A "número dois" do Departamento de Estado dos Estados Unidos, Wendy Sherman, fará uma visita de dois dias à China, a partir do próximo domingo, para se reunir com diplomatas chineses, naquela que será a visita de maior destaque até agora ao gigante asiático do governo de Joe Biden.

A viagem de Sherman, anunciada nesta quarta-feira pelo Departamento de Estado em um comunicado, ocorre em um momento de forte tensão entre as duas potências, poucos dias depois de Washington acusar a China de estar por trás do ciberataque global contra a Microsoft no mês de março.

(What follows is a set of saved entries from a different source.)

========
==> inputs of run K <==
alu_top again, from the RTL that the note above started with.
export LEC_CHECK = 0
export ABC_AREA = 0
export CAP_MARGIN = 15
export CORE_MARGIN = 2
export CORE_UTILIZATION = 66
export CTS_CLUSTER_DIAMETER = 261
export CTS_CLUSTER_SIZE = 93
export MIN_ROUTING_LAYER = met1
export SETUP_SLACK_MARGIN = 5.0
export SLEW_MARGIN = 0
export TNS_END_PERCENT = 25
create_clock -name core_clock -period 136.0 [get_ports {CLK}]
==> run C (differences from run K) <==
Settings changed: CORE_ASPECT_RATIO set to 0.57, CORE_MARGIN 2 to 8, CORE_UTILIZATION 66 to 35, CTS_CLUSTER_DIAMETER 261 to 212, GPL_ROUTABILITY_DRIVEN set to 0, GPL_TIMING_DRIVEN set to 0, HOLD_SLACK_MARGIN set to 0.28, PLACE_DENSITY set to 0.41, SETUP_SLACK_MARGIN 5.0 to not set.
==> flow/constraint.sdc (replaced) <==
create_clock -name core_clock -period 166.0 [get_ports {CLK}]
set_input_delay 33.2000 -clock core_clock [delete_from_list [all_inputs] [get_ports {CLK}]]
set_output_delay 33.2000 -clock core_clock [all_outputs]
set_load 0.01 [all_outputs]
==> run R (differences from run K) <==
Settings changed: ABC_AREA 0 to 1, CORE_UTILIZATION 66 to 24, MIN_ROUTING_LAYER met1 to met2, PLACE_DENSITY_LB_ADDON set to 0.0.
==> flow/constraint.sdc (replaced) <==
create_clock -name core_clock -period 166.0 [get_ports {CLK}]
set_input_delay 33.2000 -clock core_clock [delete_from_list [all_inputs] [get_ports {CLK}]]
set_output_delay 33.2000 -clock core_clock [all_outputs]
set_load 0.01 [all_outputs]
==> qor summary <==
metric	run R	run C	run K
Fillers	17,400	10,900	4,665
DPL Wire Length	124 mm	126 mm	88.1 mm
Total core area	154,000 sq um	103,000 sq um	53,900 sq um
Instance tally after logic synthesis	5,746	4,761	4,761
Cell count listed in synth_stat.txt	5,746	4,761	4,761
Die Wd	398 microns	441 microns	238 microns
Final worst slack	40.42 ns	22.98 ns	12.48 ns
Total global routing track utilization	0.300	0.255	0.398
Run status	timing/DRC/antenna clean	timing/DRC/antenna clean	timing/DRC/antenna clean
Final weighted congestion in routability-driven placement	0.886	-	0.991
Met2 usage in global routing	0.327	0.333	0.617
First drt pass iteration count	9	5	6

A subsecretária de Estado, que já faz um tour pela Ásia desde o último final de semana, chegará domingo à cidade de Tianjin (nordeste da China) e ali se encontrará com diversas "autoridades chinesas", entre elas o ministro das Relações Exteriores, Wang Yi, diz a nota oficial.

Nessas reuniões, Wendy Sherman abordará questões nas quais os EUA têm "profundas preocupações sobre as ações da China", e também "áreas em que os interesses" de ambas as potências são os mesmos, disse o Departamento de Estado.

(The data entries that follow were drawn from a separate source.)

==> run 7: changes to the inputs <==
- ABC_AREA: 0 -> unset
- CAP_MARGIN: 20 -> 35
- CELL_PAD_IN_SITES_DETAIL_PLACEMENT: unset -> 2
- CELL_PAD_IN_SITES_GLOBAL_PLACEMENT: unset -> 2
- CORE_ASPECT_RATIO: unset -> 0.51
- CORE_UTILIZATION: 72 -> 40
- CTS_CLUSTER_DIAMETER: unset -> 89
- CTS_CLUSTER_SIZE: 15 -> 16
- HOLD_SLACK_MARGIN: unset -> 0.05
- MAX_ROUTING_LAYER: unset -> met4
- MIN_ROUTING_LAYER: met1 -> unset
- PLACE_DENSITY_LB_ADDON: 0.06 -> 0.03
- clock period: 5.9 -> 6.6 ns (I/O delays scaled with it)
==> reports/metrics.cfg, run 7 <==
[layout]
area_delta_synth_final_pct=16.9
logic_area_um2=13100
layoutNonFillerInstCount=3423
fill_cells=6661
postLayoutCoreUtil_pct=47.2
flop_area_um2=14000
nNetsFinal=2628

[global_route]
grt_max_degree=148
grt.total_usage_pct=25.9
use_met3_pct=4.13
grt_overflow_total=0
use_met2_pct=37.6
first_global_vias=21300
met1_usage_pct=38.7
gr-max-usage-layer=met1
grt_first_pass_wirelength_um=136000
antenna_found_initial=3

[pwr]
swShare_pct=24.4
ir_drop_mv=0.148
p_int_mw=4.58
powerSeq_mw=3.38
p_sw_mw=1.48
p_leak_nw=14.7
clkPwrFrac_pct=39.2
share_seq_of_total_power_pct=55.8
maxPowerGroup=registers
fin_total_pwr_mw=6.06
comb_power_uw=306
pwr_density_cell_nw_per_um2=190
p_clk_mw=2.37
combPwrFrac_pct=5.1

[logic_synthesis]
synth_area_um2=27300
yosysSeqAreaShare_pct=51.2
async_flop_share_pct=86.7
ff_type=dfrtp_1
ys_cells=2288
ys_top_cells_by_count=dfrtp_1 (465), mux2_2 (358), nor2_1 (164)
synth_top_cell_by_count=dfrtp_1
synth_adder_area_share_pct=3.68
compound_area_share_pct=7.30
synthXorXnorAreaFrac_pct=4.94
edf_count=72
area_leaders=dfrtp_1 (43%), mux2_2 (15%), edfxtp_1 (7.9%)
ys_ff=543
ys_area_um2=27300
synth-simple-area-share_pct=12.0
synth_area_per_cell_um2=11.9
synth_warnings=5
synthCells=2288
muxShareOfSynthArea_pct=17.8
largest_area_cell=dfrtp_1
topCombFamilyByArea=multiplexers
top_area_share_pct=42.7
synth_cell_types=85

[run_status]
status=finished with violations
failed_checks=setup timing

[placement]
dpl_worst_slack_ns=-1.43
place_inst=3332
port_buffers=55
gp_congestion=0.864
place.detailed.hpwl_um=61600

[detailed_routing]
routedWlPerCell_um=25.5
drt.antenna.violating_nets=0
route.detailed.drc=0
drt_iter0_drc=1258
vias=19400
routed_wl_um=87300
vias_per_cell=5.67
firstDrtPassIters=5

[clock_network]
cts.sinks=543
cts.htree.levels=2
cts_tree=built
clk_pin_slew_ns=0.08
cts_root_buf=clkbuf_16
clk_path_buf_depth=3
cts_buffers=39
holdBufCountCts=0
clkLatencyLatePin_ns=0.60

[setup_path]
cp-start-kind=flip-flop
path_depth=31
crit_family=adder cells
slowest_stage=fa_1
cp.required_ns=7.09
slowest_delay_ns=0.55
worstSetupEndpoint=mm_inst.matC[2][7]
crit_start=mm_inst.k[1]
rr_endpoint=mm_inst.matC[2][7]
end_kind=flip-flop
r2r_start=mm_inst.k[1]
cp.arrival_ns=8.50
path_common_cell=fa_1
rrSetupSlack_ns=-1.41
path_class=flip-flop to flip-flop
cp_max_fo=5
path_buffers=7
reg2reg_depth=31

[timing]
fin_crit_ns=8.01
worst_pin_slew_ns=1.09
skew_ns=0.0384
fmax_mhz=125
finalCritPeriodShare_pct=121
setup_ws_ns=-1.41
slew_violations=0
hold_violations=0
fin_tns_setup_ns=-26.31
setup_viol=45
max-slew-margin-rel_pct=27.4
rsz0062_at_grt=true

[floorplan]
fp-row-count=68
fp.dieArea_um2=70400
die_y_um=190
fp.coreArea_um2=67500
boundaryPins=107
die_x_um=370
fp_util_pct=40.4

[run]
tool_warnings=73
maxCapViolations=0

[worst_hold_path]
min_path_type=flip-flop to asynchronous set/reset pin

A declaração não entra em detalhes sobre quais são essas questões, e ressalta o interesse de Washington em "ter conversas francas com autoridades chinesas para promover os interesses e valores americanos", enquanto "administra o relacionamento com responsabilidade".

Na última segunda, os Estados Unidos, apoiados pela União Europeia (UE) e outros países, acusaram o governo chinês de contratar hackers criminosos para realizar "operações cibernéticas globalmente inadmissíveis", como o hackeamento da Microsoft.

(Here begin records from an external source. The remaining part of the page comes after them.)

Setup of build 74:
// usb_interface_v1_0
module usb_interface_v1_0 #
(
	parameter RESET_CYCLES = 100,
	parameter  C_M00_AXI_START_DATA_VALUE	= 32'h00000000,
	parameter  C_M00_AXI_TARGET_SLAVE_BASE_ADDR	= 32'h00000000,
	parameter integer C_M00_AXI_ADDR_WIDTH	= 32,
	parameter integer C_M00_AXI_DATA_WIDTH	= 32,
	parameter integer C_M00_AXI_TRANSACTIONS_NUM	= 4
) (
	input wire [(8 - 1):0] usb_data_in,
	output wire [(8 - 1):0] usb_data_out,
	output wire usb_data_oe,
	input wire [(1 + 4 + 4 + 16)-8-1:0] usb_addr,
	input wire usb_rd_n,
	input wire usb_wr_n,
	input wire usb_ce_n,
	output wire sw_reset_n,
	input wire  m00_axi_aclk,
	input wire  m00_axi_aresetn,
	output wire [C_M00_AXI_ADDR_WIDTH-1 : 0] m00_axi_awaddr,
	output wire [2 : 0] m00_axi_awprot,
	output wire  m00_axi_awvalid,
	input wire  m00_axi_awready,
	output wire [C_M00_AXI_DATA_WIDTH-1 : 0] m00_axi_wdata,
	output wire [C_M00_AXI_DATA_WIDTH/8-1 : 0] m00_axi_wstrb,
	output wire  m00_axi_wvalid,
	input wire  m00_axi_wready,
	input wire [1 : 0] m00_axi_bresp,
	input wire  m00_axi_bvalid,
	output wire  m00_axi_bready,
	output wire [C_M00_AXI_ADDR_WIDTH-1 : 0] m00_axi_araddr,
	output wire [2 : 0] m00_axi_arprot,
	output wire  m00_axi_arvalid,
	input wire  m00_axi_arready,
	input wire [C_M00_AXI_DATA_WIDTH-1 : 0] m00_axi_rdata,
	input wire [1 : 0] m00_axi_rresp,
	input wire  m00_axi_rvalid,
	output wire  m00_axi_rready
);
	wire [(32 - 1):0] w_addr_from_usb;
	wire [(32 - 1):0] w_usb_write_data;
	wire w_usb_write_valid;
	wire w_usb_write_ready;
  ...
export LEC_CHECK = 0
export ABC_AREA = 1
export CAP_MARGIN = 35
export CORE_ASPECT_RATIO = 1.35
export CORE_MARGIN = 2
export CORE_UTILIZATION = 72
export CTS_CLUSTER_DIAMETER = 36
export CTS_CLUSTER_SIZE = 10
export PLACE_DENSITY_LB_ADDON = 0.2
export SETUP_SLACK_MARGIN = 0.83
export SLEW_MARGIN = 20
create_clock -name core_clock -period 2.81 [get_ports {m00_axi_aclk}]
run.sh (not shown) runs the stock make flow with config.mk's settings and CLKGATE_MAP_FILE=.
FAIL build 74 @ 5_1_grt: tool exited with error
Relative to build 74, the following input files were edited for build 78:
==> flow/config.mk <==
export PLATFORM = sky130hd
export DESIGN_NAME = usb_interface_v1_0
export DESIGN_NICKNAME = usb_interface_v1_0
export VERILOG_FILES = /design/flow/design.v
export SDC_FILE = /design/flow/constraint.sdc
export NUM_CORES = 4
export LEC_CHECK = 0
export CAP_MARGIN = 20
export CORE_MARGIN = 2
export CORE_UTILIZATION = 40
export PLACE_DENSITY = 0.6
export SLEW_MARGIN = 20
==> flow/constraint.sdc <==
create_clock -name core_clock -period 10.0 [get_ports {m00_axi_aclk}]
set_input_delay 2.0000 -clock core_clock [delete_from_list [all_inputs] [get_ports {m00_axi_aclk}]]
set_output_delay 2.0000 -clock core_clock [all_outputs]
set_load 0.01 [all_outputs]
Findings:
Build 78 ends up with lower number of cells in the design after placement than build 74 does.
In the metrics for build 78 and build 74, the one carrying the higher synthesized cell count is build 74.
[build 78] overall die height rose about 15% relative to build 74
What build 78 reported for cell count in the Yosys report has to be multiplied by 1.5 to get the figure for build 74.
Placement row count: build 78 higher than build 74
[build 78 vs build 74] placed cell area: lower in build 78
The lower area reported by Yosys stat of build 78 and build 74 is in build 78.
Looking only at worst slack at placement, and setting everything else aside, the higher value of build 78 and build 74 goes to build 78.
The flow ran to completion for all of build 74 and build 78 but build 74, which stopped partway.
Mux cell area share after synthesis (lower): build 74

Pequim negou categoricamente as acusações e apontou os Estados Unidos como a fonte da maioria dos ataques cibernéticos do mundo.

Além disso, as tensões aumentaram recentemente na sequência dos avisos dos EUA às empresas americanas para não negociarem com entidades que operam em Hong Kong ou na região de Xinjiang, no noroeste da China, onde Washington acusa Pequim de abusos graves contra uigures e outras minorias étnicas.

Desde que tomou posse em janeiro, Biden não só manteve a guerra comercial com a China lançada por seu antecessor, Donald Trump, mas também fez da competição com Pequim uma das principais prioridades da política externa.

Antes de chegar à China no domingo, Wendy Sherman terá visitado Tóquio, Seul e Ulan Bator (Mongólia) e, quando deixar o gigante asiático, irá a Omã, para se encontrar na próxima terça-feira com o vice-chanceler do país, xeque Khalifa al Harthy.